Mais ce qui appartient au passé est-il vraiment étranger au présent ?

II.
-Ce qui appartient au passé pour moi, c’est qui est dans ma mémoire. Or au travers du souvenir et de l’acte de remémoration, on peut dire que le passé est de l’ordre du présent. Soit on part du principe de Bergson que la mémoire est coextensive de la conscience et que tout le passé est retenu et par là en moi en totalité même si pour l’action présente, je n’en convoque qu’une infime partie, dès lors le passé est toujours présent à mon esprit, même si je n’en ai pas une conscience claire et est en ce sens actuel, soit on se contente de dire que le passé n’est que pour moi, et se souvenir s’est rendre présent ce qui est révolu. Si bien que Saint Augustin, (texte 2 p. 126) dira que distinguer le passé, le présent, le futur comme trois temps séparés est artificiel, en réalité, c’est trois temps n’existent pour moi qu’au présent : ce qui appartient au passé, c’est ce qui appartient à ma mémoire, c’est « le présent de ma mémoire », le passé est là pour moi, même s’il n’existe plus en soi. Il n’est plus, mais est pour moi et est au présent. De même pour le futur, il n’existe pas encore, mais il est déjà présent à ma conscience par mon attente, mon anticipation. Le passé est donc actuel, car actualisé par le souvenir et le temps n’est rien en dehors de notre conscience.
-ce qui appartient au passé peut aussi être actuel dans le sens où le passé perdure, se conserve dans le présent soit en l’envahissant comme pour le nostalgique, le passéiste ou celui qui a comme dit Nietzsche « la manie de l’antiquaille », soit parce que le présent n’est que l’effet du passé ( c’est d’ailleurs en l’étudiant qu’on va juger rétrospectivement de l’importance du passé et qu’on se rend compte qu’un évènement n’est jamais achevé en quelque sorte : même s’il a été commencé dans le passé, il est encore en acte dans le présent et par là actuel) ; soit par ce que le présent est construit en fonction de lui sous forme d’héritage, d’indicateur, d’avertissement ou sur ce passé. Danger de voir dans le passé des exemples des leçons, et de mépriser l’originalité et l’unicité du passé.
-Le passé est toujours déjà là et bien là. En ce sens Jean Bauffret dit , texte 3 p 143, « l’homme se heurte à soi-même comme déjà-là (…) dans la nécessité de se trouver implacablement soi-même déjà derrière soi, comme un défi à sa prétention de fonder le tout de son être sur sa liberté. »
Dès lors le passé, bien que révolu est actuel en deux sens : actuel au sens de présent et actuel au sens d’en acte, comme le futur est actuel dans le commencement de la réalisation d’un projet.
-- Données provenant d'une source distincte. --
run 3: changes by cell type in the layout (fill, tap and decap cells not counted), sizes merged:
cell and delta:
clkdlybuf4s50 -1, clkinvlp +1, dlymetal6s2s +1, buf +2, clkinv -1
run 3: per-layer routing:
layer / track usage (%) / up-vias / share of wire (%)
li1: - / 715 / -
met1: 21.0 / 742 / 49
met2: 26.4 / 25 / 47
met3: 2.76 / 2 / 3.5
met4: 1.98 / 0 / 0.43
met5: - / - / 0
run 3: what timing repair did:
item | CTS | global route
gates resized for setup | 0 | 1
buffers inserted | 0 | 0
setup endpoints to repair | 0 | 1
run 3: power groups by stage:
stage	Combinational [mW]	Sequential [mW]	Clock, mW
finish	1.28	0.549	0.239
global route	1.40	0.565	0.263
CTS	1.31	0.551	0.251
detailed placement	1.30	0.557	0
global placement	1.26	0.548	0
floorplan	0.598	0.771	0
`src/rtl/a5_frame_sequencer.sv`:
```
// A5/1 frame sequencer: key/COUNT load, majority-clocked mixing, then 228 keystream bits.
// Optional A5_STALL_EN adds ks_ready back-pressure during keystream generation.
module a5_frame_sequencer #(
  parameter int unsigned KEYLEN    = 64,
  parameter int unsigned FRAMELEN  = 22,
  parameter int unsigned MIXCYCLES = 100,
  parameter int unsigned CHUNKLEN  = 114
) (
  input  logic                clock,
  input  logic                reset,
  input  logic                start,
  input  logic [KEYLEN-1:0]   key,
  input  logic [FRAMELEN-1:0] frame,
`ifdef A5_STALL_EN
  input  logic                ks_ready,
`endif
  output logic                busy,
  output logic                ks_valid,
  output logic                ks_bit,
  output logic [7:0]          ks_index,
  output logic [CHUNKLEN-1:0] dl_ks,
  output logic [CHUNKLEN-1:0] ul_ks,
  output logic                done
);

  localparam int unsigned KeyIdxW = $clog2(KEYLEN);
  localparam int unsigned FrmIdxW = $clog2(FRAMELEN);
  localparam int unsigned ChkIdxW = $clog2(CHUNKLEN);
  localparam logic [7:0] KeyLast   = 8'(KEYLEN - 1);
  localparam logic [7:0] FrmLast   = 8'(FRAMELEN - 1);
  localparam logic [7:0] MixLast   = 8'(MIXCYCLES - 1);
  localparam logic [7:0] ChunkLen8 = 8'(CHUNKLEN);
`ifdef A5_STALL_EN
  localparam logic [7:0] GenTotal  = 8'(2 * CHUNKLEN);
`else
  localparam logic [7:0] GenLast   = 8'(2 * CHUNKLEN - 1);
`endif

  typedef enum logic [2:0] {
    StIdle, StLoadKey, StLoadFrame, StMix, StGen, StDone
  } state_e;

  state_e              state_q, state_d;
  logic [7:0]          cnt_q, cnt_d;
  logic [18:0]         r1_q, r1_d, r1_sh, r1_mj;
  logic [21:0]         r2_q, r2_d, r2_sh, r2_mj;
  logic [22:0]         r3_q, r3_d, r3_sh, r3_mj;
  logic                busy_q, busy_d;
  logic                valid_q, valid_d;
  logic                bit_q, bit_d;
  logic [7:0]          idx_q, idx_d;
  logic [CHUNKLEN-1:0] dl_q, dl_d;
  logic [CHUNKLEN-1:0] ul_q, ul_d;
  logic                done_q, done_d;
  logic                in_bit, maj, ks_new, gen_step;
  logic [ChkIdxW-1:0]  chunk_idx;

  // Register datapath: plain shift (load phases) and majority-gated shift (mix/gen).
  always_comb begin
    in_bit = 1'b0;
    if (state_q == StLoadKey) begin
      in_bit = key[cnt_q[KeyIdxW-1:0]];
    end else if (state_q == StLoadFrame) begin
      in_bit = frame[cnt_q[FrmIdxW-1:0]];
    end
    r1_sh = {r1_q[17:0], r1_q[13] ^ r1_q[16] ^ r1_q[17] ^ r1_q[18] ^ in_bit};
    r2_sh = {r2_q[20:0], r2_q[20] ^ r2_q[21] ^ in_bit};
    r3_sh = {r3_q[21:0], r3_q[7] ^ r3_q[20] ^ r3_q[21] ^ r3_q[22] ^ in_bit};
    maj   = (r1_q[8] & r2_q[10]) | (r1_q[8] & r3_q[10]) | (r2_q[10] & r3_q[10]);
    r1_mj = (r1_q[8] == maj) ? r1_sh : r1_q;
    r2_mj = (r2_q[10] == maj) ? r2_sh : r2_q;
    r3_mj = (r3_q[10] == maj) ? r3_sh : r3_q;
    ks_new = r1_mj[18] ^ r2_mj[21] ^ r3_mj[22];
    chunk_idx = (cnt_q < ChunkLen8) ? cnt_q[ChkIdxW-1:0] : ChkIdxW'(cnt_q - ChunkLen8);
  end

  always_comb begin
    state_d  = state_q;
    cnt_d    = cnt_q;
    r1_d     = r1_q;
    r2_d     = r2_q;
    r3_d     = r3_q;
    busy_d   = busy_q;
    valid_d  = valid_q;
    bit_d    = bit_q;
    idx_d    = idx_q;
    dl_d     = dl_q;
    ul_d     = ul_q;
    done_d   = 1'b0;
    gen_step = 1'b0;

    unique case (state_q)
      StIdle: begin
        if (start) begin
          state_d = StLoadKey;
          cnt_d   = '0;
          r1_d    = '0;
          r2_d    = '0;
          r3_d    = '0;
          dl_d    = '0;
          ul_d    = '0;
          busy_d  = 1'b1;
        end
      end
      StLoadKey: begin
        r1_d = r1_sh;
        r2_d = r2_sh;
        r3_d = r3_sh;
        if (cnt_q == KeyLast) begin
          state_d = StLoadFrame;
          cnt_d   = '0;
        end else begin
          cnt_d = cnt_q + 8'd1;
        end
      end
      StLoadFrame: begin
        r1_d = r1_sh;
        r2_d = r2_sh;
        r3_d = r3_sh;
        if (cnt_q == FrmLast) begin
          state_d = StMix;
          cnt_d   = '0;
        end else begin
          cnt_d = cnt_q + 8'd1;
        end
      end
      StMix: begin
        r1_d = r1_mj;
        r2_d = r2_mj;
        r3_d = r3_mj;
        if (cnt_q == MixLast) begin
          state_d = StGen;
          cnt_d   = '0;
        end else begin
          cnt_d = cnt_q + 8'd1;
        end
      end
      StGen: begin
`ifdef A5_STALL_EN
        // cnt_q counts generated bits; leave only once the last one is consumed.
        if (!valid_q || ks_ready) begin
          if (cnt_q == GenTotal) begin
            state_d = StDone;
            cnt_d   = '0;
            valid_d = 1'b0;
            done_d  = 1'b1;
          end else begin
            gen_step = 1'b1;
            cnt_d    = cnt_q + 8'd1;
          end
        end
`else
        gen_step = 1'b1;
        if (cnt_q == GenLast) begin
          state_d = StDone;
          cnt_d   = '0;
          done_d  = 1'b1;
        end else begin
          cnt_d = cnt_q + 8'd1;
        end
`endif
      end
      StDone: begin
        state_d = StIdle;
        busy_d  = 1'b0;
        valid_d = 1'b0;
      end
      default: state_d = StIdle;
    endcase

    if (gen_step) begin
      r1_d    = r1_mj;
      r2_d    = r2_mj;
      r3_d    = r3_mj;
      bit_d   = ks_new;
      idx_d   = cnt_q;
      valid_d = 1'b1;
      if (cnt_q < ChunkLen8) begin
        dl_d[chunk_idx] = ks_new;
      end else begin
        ul_d[chunk_idx] = ks_new;
      end
    end
  end

  always_ff @(posedge clock or posedge reset) begin
    if (reset) begin
      state_q <= StIdle;
      cnt_q   <= '0;
      r1_q    <= '0;
      r2_q    <= '0;
      r3_q    <= '0;
      busy_q  <= 1'b0;
      valid_q <= 1'b0;
      bit_q   <= 1'b0;
      idx_q   <= '0;
      dl_q    <= '0;
      ul_q    <= '0;
      done_q  <= 1'b0;
    end else begin
      state_q <= state_d;
      cnt_q   <= cnt_d;
      r1_q    <= r1_d;
      r2_q    <= r2_d;
      r3_q    <= r3_d;
      busy_q  <= busy_d;
      valid_q <= valid_d;
      bit_q   <= bit_d;
      idx_q   <= idx_d;
      dl_q    <= dl_d;
      ul_q    <= ul_d;
      done_q  <= done_d;
    end
  end

  assign busy     = busy_q;
  assign ks_valid = valid_q;
  assign ks_bit   = bit_q;
  assign ks_index = idx_q;
  assign dl_ks    = dl_q;
  assign ul_ks    = ul_q;
  assign done     = done_q;

endmodule

```
[src/rtl/updown_counter_display_seg7_decoder.sv]
// seg7_decoder: converts one 4-bit digit into 7 segment drive lines.
//   digit     in   4   digit value 0..F
//   segments  out  7   a..g on bits 0..6
// When SEG_ACTIVE_LOW is set, all segment lines are inverted for
// common-anode panels.
module seg7_decoder
  import updown_counter_display_pkg::*;
#(
  parameter int SEG_ACTIVE_LOW = 0
) (
  input  logic [DIGIT_W-1:0] digit,
  output logic [SEG_W-1:0]   segments
);

  logic [SEG_W-1:0] pattern;

  assign pattern  = seg_pattern(digit);
  assign segments = (SEG_ACTIVE_LOW != 0) ? ~pattern : pattern;

endmodule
Mais alors tout est-il actuel et rien inactuel ?

III.
On peut en effet dire que le temps étant subjectif, tout est actuel dans le sens où par ma conscience, je porte attention au présent, me rappelle le passé et anticipe le futur.
Mais on peut aussi dire que « le présent , pour être du temps, doit rejoindre le passé » , comme Saint Augustin ( Texte 1 p 126) , et que donc le temps ne peut être qu’en cessant d’être. Aussi on ne mesure le temps qui passe que par la mémoire de son passage, de son basculement dans le passé (exemple de la mesure d’un son , texte 3 p.127) Donc finalement , il n’y a de l’actuel que parce qu’il y a ce mouvement du temps qui fait passer dans le passé et cet actuel, ce n’est que la trace de ce qui n’est plus, ce qui demeure « gravé dans ma mémoire » , donc ce qui appartient déjà au passé, c’est ce qui est reconnu comme actuel ;
et on peut même aller jusqu’à dire que nous ne vivons jamais dans le présent mais toujours dans le passé ou le futur ( critique de Pascal de notre incapacité à « tenir au temps présent » , texte 1 p 118) donc rien n’est finalement actuel. Le virtuel l’emporte sur l’actuel.
Et la référence au passé n’aide guère à construire un présent neuf, l’histoire bégaie, se répète. Réaction plutôt qu’action.
Donc il n’y a pas que ce qui appartient au passé qui est inactuel.